**Stored entries**
## src/rtl/ngc_counter_sched_pkg.sv

```systemverilog
// Shared types for the ngc_counter scheduler and its round-robin arbiter.
package ngc_counter_sched_pkg;

  typedef enum logic [2:0] {
    IDLE,
    LOAD,
    RUN,
    FINISH,
    CLEAR
  } state_t;

  // The counter belongs to a job in every state except IDLE.
  function automatic logic owns_counter(input state_t s);
    return s != IDLE;
  endfunction

endpackage

```

## src/rtl/ngc_rr_arbiter.sv

```systemverilog
// Combinational round-robin arbiter: one-hot grant to the first valid index
// at or after pointer, wrapping modulo N; zero when disabled or nothing valid.
module ngc_rr_arbiter #(
  parameter int unsigned N = 4,
  localparam int unsigned PW = $clog2(N)
) (
  input  logic [N-1:0]  valid,
  input  logic [PW-1:0] pointer,
  input  logic          enable,
  output logic [N-1:0]  grant
);

  always_comb begin
    logic          found;
    logic [PW-1:0] idx;
    grant = '0;
    found = 1'b0;
    idx   = '0;
    for (int unsigned i = 0; i < N; i++) begin
      idx = PW'((32'(pointer) + i) % N);
      if (enable && !found && valid[idx]) begin
        grant[idx] = 1'b1;
        found      = 1'b1;
      end
    end
  end

endmodule

```

## src/rtl/ngc_counter_sched.sv

```systemverilog
// Round-robin scheduler time-sharing one ngc_counter among N_REQ requesters.
// Optional watchdog enabled by NGC_COUNTER_SCHED_TIMEOUT_EN (parameter TMO_CYCLES).
module ngc_counter_sched
  import ngc_counter_sched_pkg::*;
#(
  parameter int unsigned WIDTH = 16,
  parameter int unsigned N_REQ = 4
`ifdef NGC_COUNTER_SCHED_TIMEOUT_EN
  ,
  parameter int unsigned TMO_CYCLES = 1024
`endif
) (
  input  logic                             clk,
  input  logic                             rst_n,
  input  logic [N_REQ-1:0]                 req_valid,
  output logic [N_REQ-1:0]                 req_ready,
  input  logic [N_REQ-1:0][WIDTH-1:0]      req_from,
  input  logic [N_REQ-1:0][WIDTH-1:0]      req_to,
  input  logic [N_REQ-1:0][WIDTH/2-1:0]    req_step,
  input  logic [N_REQ-1:0]                 req_dir,
  input  logic [N_REQ-1:0]                 req_cancel,
  output logic [N_REQ-1:0]                 done,
  output logic [N_REQ-1:0]                 err,
  output logic                             busy,
  output logic                             cnt_rst,
  output logic                             cnt_load,
  output logic                             cnt_enb,
  output logic                             cnt_dir,
  output logic                             cnt_one_shot,
  output logic [WIDTH-1:0]                 cnt_load_value,
  output logic [WIDTH-1:0]                 cnt_count_from_value,
  output logic [WIDTH-1:0]                 cnt_count_to_value,
  output logic [WIDTH/2-1:0]               cnt_step_value,
  input  logic [WIDTH-1:0]                 cnt_count,
  input  logic                             cnt_count_hit
);

  localparam int unsigned SW = WIDTH / 2;
  localparam int unsigned PW = $clog2(N_REQ);

  typedef struct packed {
    logic [WIDTH-1:0] from;
    logic [WIDTH-1:0] to;
    logic [SW-1:0]    step;
    logic             dir;
  } job_t;

  state_t           state_q, state_d;
  job_t             job_q, job_d;
  logic [PW-1:0]    owner_q, owner_d;
  logic [PW-1:0]    ptr_q, ptr_d;
  logic [N_REQ-1:0] done_q, done_d, err_q, err_d;
  logic             busy_d, cnt_rst_d, cnt_load_d, cnt_enb_d;
  logic [PW-1:0]    grant_idx;
  logic             arb_en, reject, tmo;

  // The counter value is for monitoring only.
  logic unused_cnt_count;
  assign unused_cnt_count = ^cnt_count;

  assign arb_en = (state_q == IDLE);

  ngc_rr_arbiter #(.N(N_REQ)) u_arb (
    .valid   (req_valid),
    .pointer (ptr_q),
    .enable  (arb_en),
    .grant   (req_ready)
  );

  always_comb begin
    grant_idx = '0;
    for (int unsigned i = 0; i < N_REQ; i++) begin
      if (req_ready[PW'(i)]) grant_idx = PW'(i);
    end
  end

  assign reject = (req_step[grant_idx] == '0) ||
                  (req_dir[grant_idx] ? (req_to[grant_idx] < req_from[grant_idx])
                                      : (req_to[grant_idx] > req_from[grant_idx]));

`ifdef NGC_COUNTER_SCHED_TIMEOUT_EN
  localparam int unsigned TW = $clog2(TMO_CYCLES + 1);
  logic [TW-1:0] wd_q, wd_d;

  assign tmo = (wd_q == TW'(TMO_CYCLES - 1));

  // Watchdog restarts on every RUN entry and only counts while running.
  always_comb begin
    wd_d = wd_q;
    if (state_q == LOAD)     wd_d = '0;
    else if (state_q == RUN) wd_d = wd_q + TW'(1);
  end

  always_ff @(posedge clk or negedge rst_n) begin
    if (!rst_n) wd_q <= '0;
    else        wd_q <= wd_d;
  end
`else
  assign tmo = 1'b0;
`endif

  // Next state plus the registered output values for the coming cycle.
  always_comb begin
    state_d = state_q;
    job_d   = job_q;
    owner_d = owner_q;
    ptr_d   = ptr_q;
    done_d  = '0;
    err_d   = '0;
    case (state_q)
      IDLE: begin
        if (|req_ready) begin
          job_d   = '{from: req_from[grant_idx], to: req_to[grant_idx],
                      step: req_step[grant_idx], dir: req_dir[grant_idx]};
          owner_d = grant_idx;
          ptr_d   = (grant_idx == PW'(N_REQ - 1)) ? '0 : grant_idx + PW'(1);
          if (reject) err_d[grant_idx] = 1'b1;
          else        state_d = LOAD;
        end
      end
      LOAD: state_d = RUN;
      RUN: begin
        // A same-cycle hit beats both cancel and timeout.
        if (cnt_count_hit) begin
          state_d         = FINISH;
          done_d[owner_q] = 1'b1;
        end else if (req_cancel[owner_q] || tmo) begin
          state_d        = CLEAR;
          err_d[owner_q] = 1'b1;
        end
      end
      FINISH:  state_d = CLEAR;
      CLEAR:   state_d = IDLE;
      default: state_d = IDLE;
    endcase
    busy_d     = owns_counter(state_d);
    cnt_rst_d  = (state_d == IDLE) || (state_d == CLEAR);
    cnt_load_d = (state_d == LOAD);
    cnt_enb_d  = (state_d == RUN);
  end

  always_ff @(posedge clk or negedge rst_n) begin
    if (!rst_n) begin
      state_q  <= IDLE;
      job_q    <= '0;
      owner_q  <= '0;
      ptr_q    <= '0;
      done_q   <= '0;
      err_q    <= '0;
      busy     <= 1'b0;
      cnt_rst  <= 1'b1;
      cnt_load <= 1'b0;
      cnt_enb  <= 1'b0;
    end else begin
      state_q  <= state_d;
      job_q    <= job_d;
      owner_q  <= owner_d;
      ptr_q    <= ptr_d;
      done_q   <= done_d;
      err_q    <= err_d;
      busy     <= busy_d;
      cnt_rst  <= cnt_rst_d;
      cnt_load <= cnt_load_d;
      cnt_enb  <= cnt_enb_d;
    end
  end

  assign done                 = done_q;
  assign err                  = err_q;
  assign cnt_one_shot         = 1'b1;
  assign cnt_dir              = job_q.dir;
  assign cnt_load_value       = job_q.from;
  assign cnt_count_from_value = job_q.from;
  assign cnt_count_to_value   = job_q.to;
  assign cnt_step_value       = job_q.step;

endmodule

```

**Work instructions**
Your answer should be a single number: the count of lines above with the word "CLEAR".

**Problem solution**
5